Here’s what I went through:

Denial 
I felt numb and later on was in a state of shock when I knew about my diagnosis. It was too overwhelming to deal with all at once. I remember there were 3 consecutive days that I received dreadful news. First day, I was told I had lung cancer. Second day I was told it was stage 4 and third day, my MRI result showed it already metastasized to cervical and lumbar spine. I was not affected. I just shrugged my shoulders off and said “let the Lord’s will be done”.  I was in great denial.

Anger 
Later on I understood my cancer diagnosis and already sinking in. I got very upset and angry that it has happened to me – I hated cancer, catheter, excruciating pain, radiotherapy and its side effects especially what it has done to my difficult ingestion of food and my memory – I cried for hours, not just a few tears but rageful tears. I was even outrage with God. Talking transparently with family and friends and other people who have survived cancer helped deal with my burst of anger.  Writing journal also helped express my indignation.

Bargaining 
While reading books and “googling” articles on the life of what cancer patients go through -questioning God, asking “Why me?” and “What did I do to deserve this?” I realized are common questions for those going through the difficult ordeal. It is normal for the person with cancer to make bargains with  God in hopes that bargaining will make the cancer diagnosis go away. Guilt is a primary emotion during this stage. Searching for something that I personally did, which could have contributed to the cancer, I also noticed, was all part of bargaining.  I even remember in one of my prayer times I told God of my promise to start doing something I have not done in exchange for my recovery.

Depression and sadness 
Resigned to the situation that cancer can no longer be denied, I felt a profound sense of sadness. I had trouble sleeping, I didn’t have the appetite to eat, I had memory lapses, and feeling of constant fear that someone else in the family will be diagnosed with cancer. It really helped when I was able to talk about my depression with some close friends to help me cope with my feelings.

Acceptance 
This time I have already accepted my lot and am at a point where cancer is incorporated as part of my life. I have already made adjustments to my illness. Physical pain seems more bearable now. I am better able to manage my life overall especially my emotion. I feel closer to God and trying hard to strengthen my faith knowing that He is in control of my life. I feel grateful too for friends and family who stood by me in the journey especially during the crisis.

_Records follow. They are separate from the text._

===== src/flat_wrapper.sv =====
// flat-port wrapper written by rule: the top's interface ports become plain ports
module decoder_nxm_seq_flat 
#(
  parameter int unsigned IN_W       = 3,
  parameter int unsigned DWELL_W    = 8,
  parameter bit          ACTIVE_LOW = 1'b0
)
  (clk, rst_n, bus_enable, bus_mode, bus_in_valid, bus_in_sel, bus_dwell, bus_in_ready, bus_out, bus_out_valid, bus_busy);
  decoder_nxm_seq_if #(.IN_W(IN_W), .DWELL_W(DWELL_W)) bus_i ();
  input logic clk;
  input logic rst_n;
  input wire logic [$bits(bus_i.enable)-1:0] bus_enable;
  input wire logic [$bits(bus_i.mode)-1:0] bus_mode;
  input wire logic [$bits(bus_i.in_valid)-1:0] bus_in_valid;
  input wire logic [$bits(bus_i.in_sel)-1:0] bus_in_sel;
  input wire logic [$bits(bus_i.dwell)-1:0] bus_dwell;
  output wire logic [$bits(bus_i.in_ready)-1:0] bus_in_ready;
  output wire logic [$bits(bus_i.out)-1:0] bus_out;
  output wire logic [$bits(bus_i.out_valid)-1:0] bus_out_valid;
  output wire logic [$bits(bus_i.busy)-1:0] bus_busy;
  assign bus_i.enable = bus_enable;
  assign bus_i.mode = bus_mode;
  assign bus_i.in_valid = bus_in_valid;
  assign bus_i.in_sel = bus_in_sel;
  assign bus_i.dwell = bus_dwell;
  assign bus_in_ready = bus_i.in_ready;
  assign bus_out = bus_i.out;
  assign bus_out_valid = bus_i.out_valid;
  assign bus_busy = bus_i.busy;
  decoder_nxm_seq #(.IN_W(IN_W), .DWELL_W(DWELL_W), .ACTIVE_LOW(ACTIVE_LOW)) u_core (.clk(clk), .rst_n(rst_n), .bus(bus_i));
endmodule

I fully understand now that what God permits, He permits for a reason. There may be ‘shadows of death’ (Psalm 23:4) that come upon me: the pains, losses, threats, disappointment, evils. But I am now assured that our Father works a most kind good through my most grievous losses: sometimes healing and restoring the body like mine (temporarily, until the resurrection of the dead to eternal life), sustaining and teaching me that I might know and love Him more simply.

Thank you for your faithful prayers! Please continue to claim my complete healing and victory!  My desire is to be able to go out, encourage and pray for others especially those going through the same ordeal with me believing James 5:16 that says “Pray for one another that you may be healed.” 

UPDATE: My good friend passed away February 6, 2014. Her family and all of us who have known her and have been blessed by her dedication to serve others and serve the Lord, miss her.